The opposite is also true.  I was talking with a patient yesterday about why, despite living a healthy life, he had become ill.  Now he can point to his wish to provide his children with a better genetic beginning, as he downregulates the diseases in his own genetic material.

What about all those high-powered parents out there?  Time to get a genetic baseline and to take those supplements and make those choices to make junior smarter and healthier?

We don’t know the extent of how much we can alter genetic expression, but it is clear that something “being genetic” as a static diagnosis will need to go the way of the “it’s the will of the Gods.”  Neither explains the complexity of what is going on in the human genome.

Chest. 2005 Apr;127(4):1232-41.

Maternal and grandmaternal smoking patterns are associated with early childhood asthma.

Source

Department of Preventive Medicine, USC Keck School of Medicine, 1540 Alcazar St, CHP 236, Los Angeles, CA 90033, USA.

Abstract

OBJECTIVE:

To investigate the associations of maternal and grandmaternal smoking before, during, and after pregnancy with childhood asthma.

DESIGN, SETTING, AND PARTICIPANTS:

We conducted a case-control study nested within the Children’s Health Study in southern California. The case patients consisted of 338 children with asthma that had been diagnosed in the first 5 years of life, and 570 control subjects were countermatched on in utero exposure to maternal smoking within grade, sex, and community of residence.

MEASUREMENTS:

Detailed maternal and household smoking histories and other asthma risk factor information was obtained by telephone interview.

RESULTS:

The participation rates were 72.3% and 82.5%, respectively, for control subjects and case patients. In utero exposure to maternal smoking was associated with increased risk for asthma diagnosed in the first 5 years of life (odds ratio [OR], 1.5; 95% confidence interval [CI], 1.0 to 2.3), and for persistent asthma (OR, 1.5; 95% CI, 1.0 to 2.3).

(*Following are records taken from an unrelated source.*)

`src/rtl/pc_update_unit.sv`:
```
// rtl/pc_update_unit.sv - registered PC with six-way next-PC select, EPC capture and circular return-address stack
module pc_update_unit #(
    parameter int                 WIDTH      = 32,
    parameter int                 JUMP_BITS  = 28,
    parameter int                 RAS_DEPTH  = 4,
    parameter logic [WIDTH-1:0]   RESET_PC   = '0,
    parameter logic [WIDTH-1:0]   EXC_VECTOR = 32'h0000_0080
) (
    input  logic                  clk,
    input  logic                  reset_n,
    input  logic [2:0]            pc_src,
    input  logic                  pc_write,
    input  logic                  pc_write_cond,
    input  logic                  branch_taken,
    input  logic [WIDTH-1:0]      alu_result,
    input  logic [WIDTH-1:0]      alu_out,
    input  logic [JUMP_BITS-1:0]  jump_target,
    input  logic                  exc_req,
    input  logic                  ras_push,
    input  logic [WIDTH-1:0]      ras_push_addr,
    output logic [WIDTH-1:0]      pc,
    output logic [WIDTH-1:0]      epc,
    output logic                  ras_empty,
    output logic                  ras_full,
    output logic                  ras_underflow
);

    localparam int PW = (RAS_DEPTH > 1) ? $clog2(RAS_DEPTH) : 1;
    localparam int CW = $clog2(RAS_DEPTH + 1);
    localparam logic [CW-1:0] DEPTH_C = CW'(RAS_DEPTH);

    logic [WIDTH-1:0] r_pc;
    logic [WIDTH-1:0] r_epc;
    logic [WIDTH-1:0] r_ras [RAS_DEPTH];
    logic [PW-1:0]    r_ptr;
    logic [CW-1:0]    r_count;
    logic             r_underflow;

    logic             w_load;
    logic             w_pop;
    logic             w_push;
    logic             w_empty;
    logic             w_full;
    logic [PW-1:0]    w_top_ptr;
    logic [WIDTH-1:0] w_top;
    logic [WIDTH-1:0] w_pc_next;
    logic [PW-1:0]    w_ptr_next;
    logic [CW-1:0]    w_count_next;
    logic             w_we;
    logic [PW-1:0]    w_waddr;

    // An exception suppresses every other action in the same cycle, RAS included.
    assign w_load    = pc_write | (pc_write_cond & branch_taken);
    assign w_pop     = ~exc_req & w_load & (pc_src == 3'd5);
    assign w_push    = ~exc_req & ras_push;
    assign w_empty   = (r_count == '0);
    assign w_full    = (r_count == DEPTH_C);
    assign w_top_ptr = r_ptr - PW'(1);
    assign w_top     = r_ras[w_top_ptr];

    always_comb begin
        w_pc_next = r_pc;
        if (exc_req) begin
            w_pc_next = EXC_VECTOR;
        end else if (w_load) begin
            case (pc_src)
                3'd0:    w_pc_next = alu_result;
                3'd1:    w_pc_next = alu_out;
                3'd2:    w_pc_next = {r_pc[WIDTH-1:JUMP_BITS], jump_target};
                3'd3:    w_pc_next = EXC_VECTOR;
                3'd4:    w_pc_next = r_epc;
                3'd5:    w_pc_next = w_empty ? r_pc : w_top;
                default: w_pc_next = r_pc;
            endcase
        end
    end

    // r_ptr is the next free slot; the top entry lives at r_ptr-1.
    always_comb begin
        w_ptr_next   = r_ptr;
        w_count_next = r_count;
        w_we         = 1'b0;
        w_waddr      = r_ptr;
        if (w_pop && !w_empty) begin
            if (w_push) begin
                w_we    = 1'b1;
                w_waddr = w_top_ptr;
            end else begin
                w_ptr_next   = w_top_ptr;
                w_count_next = r_count - CW'(1);
            end
        end else if (w_push) begin
            w_we       = 1'b1;
            w_waddr    = r_ptr;
            w_ptr_next = r_ptr + PW'(1);
            if (!w_full) begin
                w_count_next = r_count + CW'(1);
            end
        end
    end

    always_ff @(posedge clk or negedge reset_n) begin
        if (!reset_n) begin
            r_pc        <= RESET_PC;
            r_epc       <= '0;
            r_ptr       <= '0;
            r_count     <= '0;
            r_underflow <= 1'b0;
        end else begin
            r_pc        <= w_pc_next;
            r_ptr       <= w_ptr_next;
            r_count     <= w_count_next;
            r_underflow <= w_pop & w_empty;
            if (exc_req) begin
                r_epc <= r_pc;
            end
        end
    end

    always_ff @(posedge clk) begin
        if (w_we) begin
            r_ras[w_waddr] <= ras_push_addr;
        end
    end

    assign pc            = r_pc;
    assign epc           = r_epc;
    assign ras_empty     = w_empty;
    assign ras_full      = w_full;
    assign ras_underflow = r_underflow;

endmodule

```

The associations did not differ in children with early transient asthma compared to those with early persistent asthma. Relative to never-smokers, children whose mothers smoked throughout the pregnancy had an elevated risk of asthma in the first 5 years of life (OR, 1.6; 95% CI, 1.0 to 2.6). Children of mothers who quit smoking prior to the pregnancy showed no increased risk (OR, 0.9; 95% CI, 0.5 to 1.5). We were unable to assess the association of smoking cessation during pregnancy because very few mothers were reported to have done so (15%). Asthma risk did not increase in a monotonic pattern with smoking intensity during pregnancy. Postnatal secondhand smoke exposure was not independently associated with asthma. Grandmaternal smoking during the mother’s fetal period was associated with increased asthma risk in her grandchildren (OR, 2.1; 95% CI, 1.4 to 3.2).

CONCLUSIONS:

Maternal and grandmaternal smoking during pregnancy may increase the risk of childhood asthma.

PMID: 15821200

Responses

  1. Well, my grandmothers did not smoke. My mom is skinny as a rail and always has been. My dad is thin for a tall man. My troubles came from somewhere down the line, I think.

  2. It’s a risk increase, not a life sentence. I just love the idea of doing what is right for yourself and positively affecting your grandchildren.